Data excerpts Start Marker

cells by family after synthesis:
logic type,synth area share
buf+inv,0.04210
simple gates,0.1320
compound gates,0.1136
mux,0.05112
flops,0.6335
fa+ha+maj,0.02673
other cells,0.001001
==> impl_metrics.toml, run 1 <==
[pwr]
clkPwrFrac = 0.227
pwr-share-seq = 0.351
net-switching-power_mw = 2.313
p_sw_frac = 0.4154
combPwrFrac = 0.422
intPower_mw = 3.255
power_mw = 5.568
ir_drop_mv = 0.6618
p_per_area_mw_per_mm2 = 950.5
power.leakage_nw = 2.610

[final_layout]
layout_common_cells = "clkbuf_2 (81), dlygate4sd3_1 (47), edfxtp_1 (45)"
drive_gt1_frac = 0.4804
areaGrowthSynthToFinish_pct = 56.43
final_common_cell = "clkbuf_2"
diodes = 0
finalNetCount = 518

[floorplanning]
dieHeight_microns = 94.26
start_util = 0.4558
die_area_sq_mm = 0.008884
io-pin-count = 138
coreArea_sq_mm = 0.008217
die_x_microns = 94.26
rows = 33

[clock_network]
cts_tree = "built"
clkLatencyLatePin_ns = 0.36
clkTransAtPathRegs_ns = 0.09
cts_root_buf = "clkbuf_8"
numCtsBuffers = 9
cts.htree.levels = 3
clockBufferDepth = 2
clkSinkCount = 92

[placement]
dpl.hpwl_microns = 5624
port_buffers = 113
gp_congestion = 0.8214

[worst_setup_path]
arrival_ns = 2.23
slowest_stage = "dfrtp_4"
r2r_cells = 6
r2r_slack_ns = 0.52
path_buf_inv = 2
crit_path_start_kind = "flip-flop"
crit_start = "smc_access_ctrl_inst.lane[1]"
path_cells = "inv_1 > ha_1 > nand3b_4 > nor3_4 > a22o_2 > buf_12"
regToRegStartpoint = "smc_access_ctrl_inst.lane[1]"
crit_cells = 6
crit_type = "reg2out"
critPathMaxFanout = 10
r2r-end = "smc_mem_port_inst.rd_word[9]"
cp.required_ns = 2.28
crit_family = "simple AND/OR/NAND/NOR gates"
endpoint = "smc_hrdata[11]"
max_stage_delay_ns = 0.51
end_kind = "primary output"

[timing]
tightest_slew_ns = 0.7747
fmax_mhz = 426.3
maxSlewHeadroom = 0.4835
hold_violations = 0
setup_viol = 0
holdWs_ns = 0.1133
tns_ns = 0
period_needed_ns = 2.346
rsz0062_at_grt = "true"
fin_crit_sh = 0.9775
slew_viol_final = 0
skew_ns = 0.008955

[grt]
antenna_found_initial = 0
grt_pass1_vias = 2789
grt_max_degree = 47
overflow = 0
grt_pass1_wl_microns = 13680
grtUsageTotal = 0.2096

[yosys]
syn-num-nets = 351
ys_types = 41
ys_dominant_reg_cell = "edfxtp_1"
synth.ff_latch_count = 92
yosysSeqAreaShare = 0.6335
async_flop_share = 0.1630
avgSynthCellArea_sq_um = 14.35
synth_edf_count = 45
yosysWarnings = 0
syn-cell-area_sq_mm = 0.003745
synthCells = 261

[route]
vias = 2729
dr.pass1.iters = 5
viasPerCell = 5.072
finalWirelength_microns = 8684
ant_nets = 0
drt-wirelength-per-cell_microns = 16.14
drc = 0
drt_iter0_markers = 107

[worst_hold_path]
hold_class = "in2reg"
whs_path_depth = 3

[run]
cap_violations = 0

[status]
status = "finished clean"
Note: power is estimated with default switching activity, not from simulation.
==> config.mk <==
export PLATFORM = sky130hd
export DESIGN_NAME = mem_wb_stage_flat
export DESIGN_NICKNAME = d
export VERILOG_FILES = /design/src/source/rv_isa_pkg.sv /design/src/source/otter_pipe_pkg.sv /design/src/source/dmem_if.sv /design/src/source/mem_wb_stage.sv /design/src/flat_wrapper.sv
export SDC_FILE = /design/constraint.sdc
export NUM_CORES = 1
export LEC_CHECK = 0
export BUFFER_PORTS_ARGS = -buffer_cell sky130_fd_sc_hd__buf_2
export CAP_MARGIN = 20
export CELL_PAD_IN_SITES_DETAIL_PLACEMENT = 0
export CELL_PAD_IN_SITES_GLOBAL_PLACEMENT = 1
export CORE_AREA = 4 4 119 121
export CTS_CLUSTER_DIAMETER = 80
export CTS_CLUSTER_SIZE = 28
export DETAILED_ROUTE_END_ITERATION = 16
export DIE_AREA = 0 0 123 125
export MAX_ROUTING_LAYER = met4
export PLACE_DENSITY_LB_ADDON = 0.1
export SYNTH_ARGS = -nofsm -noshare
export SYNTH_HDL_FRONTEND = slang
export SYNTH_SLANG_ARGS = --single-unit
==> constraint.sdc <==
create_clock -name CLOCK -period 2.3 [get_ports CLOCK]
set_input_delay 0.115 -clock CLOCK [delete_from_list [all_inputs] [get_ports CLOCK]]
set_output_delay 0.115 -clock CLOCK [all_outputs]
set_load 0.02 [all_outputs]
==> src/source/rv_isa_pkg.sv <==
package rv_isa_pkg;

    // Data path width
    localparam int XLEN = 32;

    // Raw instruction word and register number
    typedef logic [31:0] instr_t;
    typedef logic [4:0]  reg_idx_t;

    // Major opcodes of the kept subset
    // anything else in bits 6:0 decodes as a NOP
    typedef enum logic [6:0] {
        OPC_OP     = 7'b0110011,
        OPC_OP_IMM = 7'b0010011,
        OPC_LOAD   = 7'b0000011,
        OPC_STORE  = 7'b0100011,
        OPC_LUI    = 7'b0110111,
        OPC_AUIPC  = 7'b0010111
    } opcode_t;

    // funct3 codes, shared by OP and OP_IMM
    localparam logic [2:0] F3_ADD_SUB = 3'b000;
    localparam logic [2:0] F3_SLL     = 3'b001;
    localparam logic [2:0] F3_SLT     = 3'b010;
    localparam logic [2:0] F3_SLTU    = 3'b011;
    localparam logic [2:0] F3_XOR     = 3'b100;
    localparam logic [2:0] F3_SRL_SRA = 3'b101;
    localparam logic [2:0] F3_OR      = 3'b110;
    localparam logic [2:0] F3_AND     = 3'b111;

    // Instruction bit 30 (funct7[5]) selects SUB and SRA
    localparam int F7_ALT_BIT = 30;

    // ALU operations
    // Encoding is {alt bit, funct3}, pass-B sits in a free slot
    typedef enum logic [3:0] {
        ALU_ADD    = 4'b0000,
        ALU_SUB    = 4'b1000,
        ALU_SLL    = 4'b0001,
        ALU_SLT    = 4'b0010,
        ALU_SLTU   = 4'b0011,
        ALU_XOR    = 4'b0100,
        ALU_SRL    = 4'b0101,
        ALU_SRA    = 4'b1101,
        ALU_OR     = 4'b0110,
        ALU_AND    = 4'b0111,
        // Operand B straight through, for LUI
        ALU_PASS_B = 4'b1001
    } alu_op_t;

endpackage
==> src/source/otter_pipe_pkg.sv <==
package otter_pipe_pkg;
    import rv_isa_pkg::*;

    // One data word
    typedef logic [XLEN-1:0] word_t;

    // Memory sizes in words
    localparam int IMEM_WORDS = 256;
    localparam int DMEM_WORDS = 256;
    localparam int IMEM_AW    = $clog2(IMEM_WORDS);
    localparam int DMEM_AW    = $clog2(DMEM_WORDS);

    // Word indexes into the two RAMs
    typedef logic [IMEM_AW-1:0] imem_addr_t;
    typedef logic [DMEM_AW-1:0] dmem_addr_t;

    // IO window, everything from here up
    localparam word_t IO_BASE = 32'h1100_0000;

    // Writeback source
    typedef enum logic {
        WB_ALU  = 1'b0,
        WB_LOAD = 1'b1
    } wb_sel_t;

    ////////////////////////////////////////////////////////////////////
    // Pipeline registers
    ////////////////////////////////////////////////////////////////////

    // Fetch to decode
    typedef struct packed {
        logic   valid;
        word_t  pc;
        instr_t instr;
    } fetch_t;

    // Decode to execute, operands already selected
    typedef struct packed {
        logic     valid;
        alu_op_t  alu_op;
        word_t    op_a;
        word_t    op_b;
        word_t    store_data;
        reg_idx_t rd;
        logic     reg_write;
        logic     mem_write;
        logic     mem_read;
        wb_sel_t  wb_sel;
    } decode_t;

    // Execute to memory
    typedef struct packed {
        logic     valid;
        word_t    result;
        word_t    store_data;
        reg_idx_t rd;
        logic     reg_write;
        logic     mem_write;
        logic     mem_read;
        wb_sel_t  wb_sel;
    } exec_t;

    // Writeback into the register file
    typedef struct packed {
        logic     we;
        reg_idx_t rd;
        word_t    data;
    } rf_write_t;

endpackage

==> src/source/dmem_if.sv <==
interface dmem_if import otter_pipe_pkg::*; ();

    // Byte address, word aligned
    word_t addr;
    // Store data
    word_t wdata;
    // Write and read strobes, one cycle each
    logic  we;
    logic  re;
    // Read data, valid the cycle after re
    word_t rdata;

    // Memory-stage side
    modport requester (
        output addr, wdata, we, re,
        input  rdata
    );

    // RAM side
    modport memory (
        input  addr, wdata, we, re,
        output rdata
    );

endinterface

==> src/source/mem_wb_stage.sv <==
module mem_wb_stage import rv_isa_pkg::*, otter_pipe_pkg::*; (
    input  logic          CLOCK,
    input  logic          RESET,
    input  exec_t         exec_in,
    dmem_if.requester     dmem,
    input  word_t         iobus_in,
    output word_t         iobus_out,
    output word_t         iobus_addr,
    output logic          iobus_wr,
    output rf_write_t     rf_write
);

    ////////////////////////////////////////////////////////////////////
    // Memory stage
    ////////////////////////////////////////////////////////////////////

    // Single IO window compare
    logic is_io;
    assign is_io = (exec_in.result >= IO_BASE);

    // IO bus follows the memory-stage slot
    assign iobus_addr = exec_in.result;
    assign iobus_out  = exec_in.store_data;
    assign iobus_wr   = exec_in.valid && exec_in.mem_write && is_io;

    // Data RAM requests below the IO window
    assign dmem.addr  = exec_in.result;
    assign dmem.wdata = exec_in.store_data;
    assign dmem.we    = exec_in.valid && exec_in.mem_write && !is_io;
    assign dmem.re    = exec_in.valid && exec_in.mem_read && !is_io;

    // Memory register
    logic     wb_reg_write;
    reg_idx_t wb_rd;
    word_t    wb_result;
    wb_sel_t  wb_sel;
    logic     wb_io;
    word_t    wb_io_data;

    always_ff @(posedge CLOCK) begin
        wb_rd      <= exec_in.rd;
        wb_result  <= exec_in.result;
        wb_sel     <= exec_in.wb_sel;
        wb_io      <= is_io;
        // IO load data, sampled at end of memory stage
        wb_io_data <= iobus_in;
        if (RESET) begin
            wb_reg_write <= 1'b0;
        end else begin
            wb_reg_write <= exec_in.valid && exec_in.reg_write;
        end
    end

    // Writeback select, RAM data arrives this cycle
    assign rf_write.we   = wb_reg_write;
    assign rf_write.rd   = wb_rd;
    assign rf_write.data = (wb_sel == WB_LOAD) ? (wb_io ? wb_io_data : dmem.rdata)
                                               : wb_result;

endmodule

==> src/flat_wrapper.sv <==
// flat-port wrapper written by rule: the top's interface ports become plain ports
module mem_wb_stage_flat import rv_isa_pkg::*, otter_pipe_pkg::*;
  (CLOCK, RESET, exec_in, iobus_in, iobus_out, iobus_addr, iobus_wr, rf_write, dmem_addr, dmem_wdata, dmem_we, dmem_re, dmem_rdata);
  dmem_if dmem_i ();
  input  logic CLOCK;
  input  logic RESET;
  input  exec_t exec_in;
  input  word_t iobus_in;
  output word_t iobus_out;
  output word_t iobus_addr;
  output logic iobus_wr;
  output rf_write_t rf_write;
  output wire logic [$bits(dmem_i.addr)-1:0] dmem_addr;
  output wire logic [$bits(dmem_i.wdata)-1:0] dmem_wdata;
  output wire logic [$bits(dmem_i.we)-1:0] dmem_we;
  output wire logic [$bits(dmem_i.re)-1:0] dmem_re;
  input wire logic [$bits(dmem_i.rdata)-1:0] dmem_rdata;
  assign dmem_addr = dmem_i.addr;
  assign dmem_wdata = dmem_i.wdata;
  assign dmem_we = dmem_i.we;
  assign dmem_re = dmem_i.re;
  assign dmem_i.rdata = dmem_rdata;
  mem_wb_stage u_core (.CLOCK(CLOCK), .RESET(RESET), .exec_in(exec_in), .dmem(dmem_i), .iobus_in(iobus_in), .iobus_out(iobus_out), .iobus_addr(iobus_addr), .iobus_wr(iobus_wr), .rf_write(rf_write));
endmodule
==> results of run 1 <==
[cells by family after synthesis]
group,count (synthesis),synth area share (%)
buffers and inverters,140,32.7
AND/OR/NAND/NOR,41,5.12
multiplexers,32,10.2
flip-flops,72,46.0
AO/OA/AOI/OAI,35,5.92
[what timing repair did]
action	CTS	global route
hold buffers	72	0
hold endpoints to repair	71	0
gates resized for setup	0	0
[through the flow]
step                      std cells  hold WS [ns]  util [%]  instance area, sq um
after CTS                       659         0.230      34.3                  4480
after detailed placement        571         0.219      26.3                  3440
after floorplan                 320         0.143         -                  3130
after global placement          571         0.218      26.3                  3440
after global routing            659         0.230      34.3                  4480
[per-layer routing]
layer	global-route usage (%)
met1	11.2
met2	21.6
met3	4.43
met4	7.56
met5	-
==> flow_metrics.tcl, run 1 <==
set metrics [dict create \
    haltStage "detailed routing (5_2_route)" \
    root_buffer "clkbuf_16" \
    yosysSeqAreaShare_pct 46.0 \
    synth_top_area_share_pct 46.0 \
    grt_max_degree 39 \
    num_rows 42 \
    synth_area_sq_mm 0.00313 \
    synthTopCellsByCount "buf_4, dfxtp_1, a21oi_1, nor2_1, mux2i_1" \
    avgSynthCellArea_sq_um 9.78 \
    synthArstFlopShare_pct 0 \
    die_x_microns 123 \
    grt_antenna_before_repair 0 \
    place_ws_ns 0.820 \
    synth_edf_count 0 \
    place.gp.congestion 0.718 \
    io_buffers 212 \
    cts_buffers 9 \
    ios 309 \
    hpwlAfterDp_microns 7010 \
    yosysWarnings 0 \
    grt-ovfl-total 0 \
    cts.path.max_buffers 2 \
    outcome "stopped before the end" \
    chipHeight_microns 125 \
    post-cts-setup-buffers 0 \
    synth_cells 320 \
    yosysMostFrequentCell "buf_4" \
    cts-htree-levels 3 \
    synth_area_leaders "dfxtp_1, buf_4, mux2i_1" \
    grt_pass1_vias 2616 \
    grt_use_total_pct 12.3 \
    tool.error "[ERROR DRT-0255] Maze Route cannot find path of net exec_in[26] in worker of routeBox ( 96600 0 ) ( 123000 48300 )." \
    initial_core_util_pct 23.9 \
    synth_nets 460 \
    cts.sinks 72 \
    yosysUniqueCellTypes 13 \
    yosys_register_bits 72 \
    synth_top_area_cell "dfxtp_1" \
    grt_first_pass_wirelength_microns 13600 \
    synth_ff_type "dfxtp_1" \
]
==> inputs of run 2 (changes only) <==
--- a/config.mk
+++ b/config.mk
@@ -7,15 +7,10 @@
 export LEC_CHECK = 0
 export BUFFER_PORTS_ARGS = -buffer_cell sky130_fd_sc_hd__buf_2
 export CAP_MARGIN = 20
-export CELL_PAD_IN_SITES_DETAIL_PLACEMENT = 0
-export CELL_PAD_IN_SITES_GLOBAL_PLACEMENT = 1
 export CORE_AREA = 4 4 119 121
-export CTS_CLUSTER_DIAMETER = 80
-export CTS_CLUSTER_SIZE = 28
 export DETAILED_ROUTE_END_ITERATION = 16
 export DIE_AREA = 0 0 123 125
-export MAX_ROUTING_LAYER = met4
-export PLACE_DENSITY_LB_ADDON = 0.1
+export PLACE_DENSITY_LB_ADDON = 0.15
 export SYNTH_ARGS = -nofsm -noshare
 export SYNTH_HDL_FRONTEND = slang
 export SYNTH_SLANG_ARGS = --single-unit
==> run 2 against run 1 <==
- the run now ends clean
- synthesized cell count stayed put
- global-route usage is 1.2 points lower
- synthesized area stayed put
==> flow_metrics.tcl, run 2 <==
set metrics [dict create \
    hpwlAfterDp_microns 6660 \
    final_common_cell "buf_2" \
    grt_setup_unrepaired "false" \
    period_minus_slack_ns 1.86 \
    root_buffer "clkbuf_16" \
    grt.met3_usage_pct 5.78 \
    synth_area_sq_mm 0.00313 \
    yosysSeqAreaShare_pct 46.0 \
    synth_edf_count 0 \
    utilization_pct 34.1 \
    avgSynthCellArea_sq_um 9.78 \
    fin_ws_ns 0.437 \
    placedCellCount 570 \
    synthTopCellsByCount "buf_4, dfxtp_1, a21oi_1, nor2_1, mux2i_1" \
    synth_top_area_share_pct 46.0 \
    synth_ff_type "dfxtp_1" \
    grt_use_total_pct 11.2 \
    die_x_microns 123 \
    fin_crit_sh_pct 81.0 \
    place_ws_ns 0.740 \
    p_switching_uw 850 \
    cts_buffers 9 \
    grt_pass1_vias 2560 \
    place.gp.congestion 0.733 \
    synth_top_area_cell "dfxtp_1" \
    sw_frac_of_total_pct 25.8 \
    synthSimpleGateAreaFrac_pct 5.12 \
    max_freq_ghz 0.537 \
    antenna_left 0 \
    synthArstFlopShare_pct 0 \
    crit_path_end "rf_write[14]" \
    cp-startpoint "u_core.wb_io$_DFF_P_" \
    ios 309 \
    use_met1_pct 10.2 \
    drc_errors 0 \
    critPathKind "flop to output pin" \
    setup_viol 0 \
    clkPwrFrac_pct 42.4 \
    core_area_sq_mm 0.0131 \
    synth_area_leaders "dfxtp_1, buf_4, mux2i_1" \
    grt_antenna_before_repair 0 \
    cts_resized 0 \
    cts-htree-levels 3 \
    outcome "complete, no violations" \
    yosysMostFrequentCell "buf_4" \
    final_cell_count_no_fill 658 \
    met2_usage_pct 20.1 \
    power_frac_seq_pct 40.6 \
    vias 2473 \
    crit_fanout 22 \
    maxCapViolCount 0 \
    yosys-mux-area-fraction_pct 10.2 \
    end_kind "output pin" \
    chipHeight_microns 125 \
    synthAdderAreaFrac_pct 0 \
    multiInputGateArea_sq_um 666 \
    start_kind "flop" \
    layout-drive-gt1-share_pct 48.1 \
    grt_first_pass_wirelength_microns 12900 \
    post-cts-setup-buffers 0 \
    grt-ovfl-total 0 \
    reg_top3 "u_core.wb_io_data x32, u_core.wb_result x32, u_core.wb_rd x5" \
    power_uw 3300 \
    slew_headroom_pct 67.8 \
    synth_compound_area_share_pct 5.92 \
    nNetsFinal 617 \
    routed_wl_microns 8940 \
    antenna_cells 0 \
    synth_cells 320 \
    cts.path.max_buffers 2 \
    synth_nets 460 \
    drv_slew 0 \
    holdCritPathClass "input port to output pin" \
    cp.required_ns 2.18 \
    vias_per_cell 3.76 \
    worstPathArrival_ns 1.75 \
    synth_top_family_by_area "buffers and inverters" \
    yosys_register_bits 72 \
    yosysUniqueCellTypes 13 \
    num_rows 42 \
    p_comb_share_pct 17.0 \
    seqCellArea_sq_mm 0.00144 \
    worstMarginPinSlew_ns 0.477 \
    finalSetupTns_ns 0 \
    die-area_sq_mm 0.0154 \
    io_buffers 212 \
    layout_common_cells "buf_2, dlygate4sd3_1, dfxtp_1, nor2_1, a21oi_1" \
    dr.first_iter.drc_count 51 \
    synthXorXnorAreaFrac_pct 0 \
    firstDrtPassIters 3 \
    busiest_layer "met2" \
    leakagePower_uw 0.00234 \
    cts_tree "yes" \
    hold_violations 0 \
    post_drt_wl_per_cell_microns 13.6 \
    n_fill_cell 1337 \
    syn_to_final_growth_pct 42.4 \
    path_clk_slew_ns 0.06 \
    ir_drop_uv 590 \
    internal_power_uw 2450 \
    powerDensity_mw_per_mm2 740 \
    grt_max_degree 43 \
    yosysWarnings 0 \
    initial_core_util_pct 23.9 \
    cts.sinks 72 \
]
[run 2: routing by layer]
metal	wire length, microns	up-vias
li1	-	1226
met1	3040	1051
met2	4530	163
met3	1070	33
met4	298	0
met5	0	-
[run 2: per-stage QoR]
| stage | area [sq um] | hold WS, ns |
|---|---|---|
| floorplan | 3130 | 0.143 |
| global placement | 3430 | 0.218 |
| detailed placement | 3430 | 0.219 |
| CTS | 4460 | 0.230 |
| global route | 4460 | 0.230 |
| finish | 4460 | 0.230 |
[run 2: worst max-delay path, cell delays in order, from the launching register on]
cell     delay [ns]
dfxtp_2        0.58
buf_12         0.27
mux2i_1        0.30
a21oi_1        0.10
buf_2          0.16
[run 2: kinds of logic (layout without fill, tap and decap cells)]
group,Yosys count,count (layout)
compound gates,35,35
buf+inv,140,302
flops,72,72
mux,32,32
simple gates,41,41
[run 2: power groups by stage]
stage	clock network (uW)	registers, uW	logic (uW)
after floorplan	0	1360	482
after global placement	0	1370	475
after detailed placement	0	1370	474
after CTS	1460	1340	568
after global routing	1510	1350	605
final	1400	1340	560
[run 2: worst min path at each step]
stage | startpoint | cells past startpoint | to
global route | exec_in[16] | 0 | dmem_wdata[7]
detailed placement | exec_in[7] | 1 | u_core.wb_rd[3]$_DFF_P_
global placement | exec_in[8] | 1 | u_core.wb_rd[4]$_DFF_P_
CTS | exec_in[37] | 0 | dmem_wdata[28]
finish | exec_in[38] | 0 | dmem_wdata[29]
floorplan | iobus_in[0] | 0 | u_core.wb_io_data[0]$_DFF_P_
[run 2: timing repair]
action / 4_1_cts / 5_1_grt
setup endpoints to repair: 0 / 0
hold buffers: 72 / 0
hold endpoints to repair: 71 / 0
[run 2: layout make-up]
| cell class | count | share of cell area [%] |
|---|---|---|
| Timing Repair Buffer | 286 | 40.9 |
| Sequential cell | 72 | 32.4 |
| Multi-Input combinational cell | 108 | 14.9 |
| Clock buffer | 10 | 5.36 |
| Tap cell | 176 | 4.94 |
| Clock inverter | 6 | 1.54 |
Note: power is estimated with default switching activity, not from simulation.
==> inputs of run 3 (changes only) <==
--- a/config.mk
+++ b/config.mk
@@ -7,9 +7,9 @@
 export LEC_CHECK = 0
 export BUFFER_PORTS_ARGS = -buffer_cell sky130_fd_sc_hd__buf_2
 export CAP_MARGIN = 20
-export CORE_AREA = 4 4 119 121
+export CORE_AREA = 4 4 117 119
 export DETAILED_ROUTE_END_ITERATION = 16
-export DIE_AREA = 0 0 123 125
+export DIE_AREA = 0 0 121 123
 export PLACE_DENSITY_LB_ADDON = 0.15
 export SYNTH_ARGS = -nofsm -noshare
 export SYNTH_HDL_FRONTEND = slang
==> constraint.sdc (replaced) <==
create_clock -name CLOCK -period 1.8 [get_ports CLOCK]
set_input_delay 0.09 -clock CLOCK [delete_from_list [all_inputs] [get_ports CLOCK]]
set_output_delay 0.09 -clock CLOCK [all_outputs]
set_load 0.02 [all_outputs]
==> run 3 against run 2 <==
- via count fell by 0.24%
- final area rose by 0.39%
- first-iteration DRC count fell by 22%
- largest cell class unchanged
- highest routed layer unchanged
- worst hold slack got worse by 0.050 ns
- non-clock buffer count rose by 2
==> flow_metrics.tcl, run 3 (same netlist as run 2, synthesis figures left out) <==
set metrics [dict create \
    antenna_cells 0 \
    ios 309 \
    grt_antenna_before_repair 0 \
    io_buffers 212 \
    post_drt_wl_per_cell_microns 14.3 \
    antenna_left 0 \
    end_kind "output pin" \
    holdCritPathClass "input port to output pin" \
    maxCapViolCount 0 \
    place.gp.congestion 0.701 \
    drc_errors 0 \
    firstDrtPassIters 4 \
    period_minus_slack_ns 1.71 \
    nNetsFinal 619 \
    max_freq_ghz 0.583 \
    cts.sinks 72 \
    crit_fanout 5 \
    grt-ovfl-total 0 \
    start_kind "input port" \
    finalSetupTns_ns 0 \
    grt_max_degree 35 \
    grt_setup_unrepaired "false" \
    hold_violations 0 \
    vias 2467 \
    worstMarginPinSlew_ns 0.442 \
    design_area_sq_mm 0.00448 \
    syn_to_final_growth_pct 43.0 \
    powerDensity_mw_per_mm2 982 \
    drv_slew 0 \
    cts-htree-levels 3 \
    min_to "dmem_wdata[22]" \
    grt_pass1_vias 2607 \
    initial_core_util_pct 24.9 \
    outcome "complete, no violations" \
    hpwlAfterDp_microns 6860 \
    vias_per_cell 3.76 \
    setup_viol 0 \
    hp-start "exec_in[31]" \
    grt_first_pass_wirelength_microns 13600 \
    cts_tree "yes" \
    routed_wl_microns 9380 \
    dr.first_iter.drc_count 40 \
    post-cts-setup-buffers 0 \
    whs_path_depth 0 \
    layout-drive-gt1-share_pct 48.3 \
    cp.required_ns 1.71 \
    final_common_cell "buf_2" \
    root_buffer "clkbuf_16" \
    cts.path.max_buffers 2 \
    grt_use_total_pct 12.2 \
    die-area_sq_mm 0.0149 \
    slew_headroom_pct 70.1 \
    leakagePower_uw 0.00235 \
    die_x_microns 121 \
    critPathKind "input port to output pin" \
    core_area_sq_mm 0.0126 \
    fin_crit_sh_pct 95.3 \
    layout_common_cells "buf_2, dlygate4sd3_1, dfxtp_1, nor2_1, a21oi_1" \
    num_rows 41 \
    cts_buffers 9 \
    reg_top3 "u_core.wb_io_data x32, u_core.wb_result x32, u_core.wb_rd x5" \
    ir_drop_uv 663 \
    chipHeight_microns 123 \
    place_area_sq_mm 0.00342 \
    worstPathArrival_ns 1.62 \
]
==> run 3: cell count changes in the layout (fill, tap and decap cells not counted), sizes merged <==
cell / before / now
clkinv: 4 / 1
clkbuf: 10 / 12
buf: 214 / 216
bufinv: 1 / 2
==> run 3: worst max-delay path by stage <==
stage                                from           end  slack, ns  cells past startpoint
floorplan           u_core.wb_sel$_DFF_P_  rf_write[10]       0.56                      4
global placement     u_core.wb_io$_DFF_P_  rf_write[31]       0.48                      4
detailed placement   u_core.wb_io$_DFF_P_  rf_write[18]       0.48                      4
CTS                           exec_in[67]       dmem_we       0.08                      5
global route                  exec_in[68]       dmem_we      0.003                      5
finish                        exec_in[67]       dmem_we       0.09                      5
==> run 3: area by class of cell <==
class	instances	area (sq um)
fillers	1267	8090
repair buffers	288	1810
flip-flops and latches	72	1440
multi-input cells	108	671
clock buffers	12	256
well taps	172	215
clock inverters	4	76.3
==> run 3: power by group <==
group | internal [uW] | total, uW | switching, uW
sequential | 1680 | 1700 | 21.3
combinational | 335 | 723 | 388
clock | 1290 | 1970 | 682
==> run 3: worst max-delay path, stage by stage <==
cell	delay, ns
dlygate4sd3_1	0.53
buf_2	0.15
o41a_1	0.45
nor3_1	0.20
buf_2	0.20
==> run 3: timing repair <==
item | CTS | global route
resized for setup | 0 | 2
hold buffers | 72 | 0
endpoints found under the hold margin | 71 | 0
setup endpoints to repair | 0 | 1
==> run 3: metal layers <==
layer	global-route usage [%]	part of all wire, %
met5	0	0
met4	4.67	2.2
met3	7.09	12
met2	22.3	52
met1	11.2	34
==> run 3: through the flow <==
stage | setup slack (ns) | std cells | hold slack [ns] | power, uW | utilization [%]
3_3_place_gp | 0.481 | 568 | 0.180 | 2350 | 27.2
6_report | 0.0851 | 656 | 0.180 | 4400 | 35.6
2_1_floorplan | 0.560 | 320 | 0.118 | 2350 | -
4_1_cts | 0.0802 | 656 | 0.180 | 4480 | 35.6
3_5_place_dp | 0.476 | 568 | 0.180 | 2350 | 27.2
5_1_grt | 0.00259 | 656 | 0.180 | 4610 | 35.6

Data excerpts End Marker

* Action item
From the records above, quote only the lines running from the line with "grtUsageTotal = 0.2096" to the line with "vias = 2729", both lines included.

* Result
grtUsageTotal = 0.2096

[yosys]
syn-num-nets = 351
ys_types = 41
ys_dominant_reg_cell = "edfxtp_1"
synth.ff_latch_count = 92
yosysSeqAreaShare = 0.6335
async_flop_share = 0.1630
avgSynthCellArea_sq_um = 14.35
synth_edf_count = 45
yosysWarnings = 0
syn-cell-area_sq_mm = 0.003745
synthCells = 261

[route]
vias = 2729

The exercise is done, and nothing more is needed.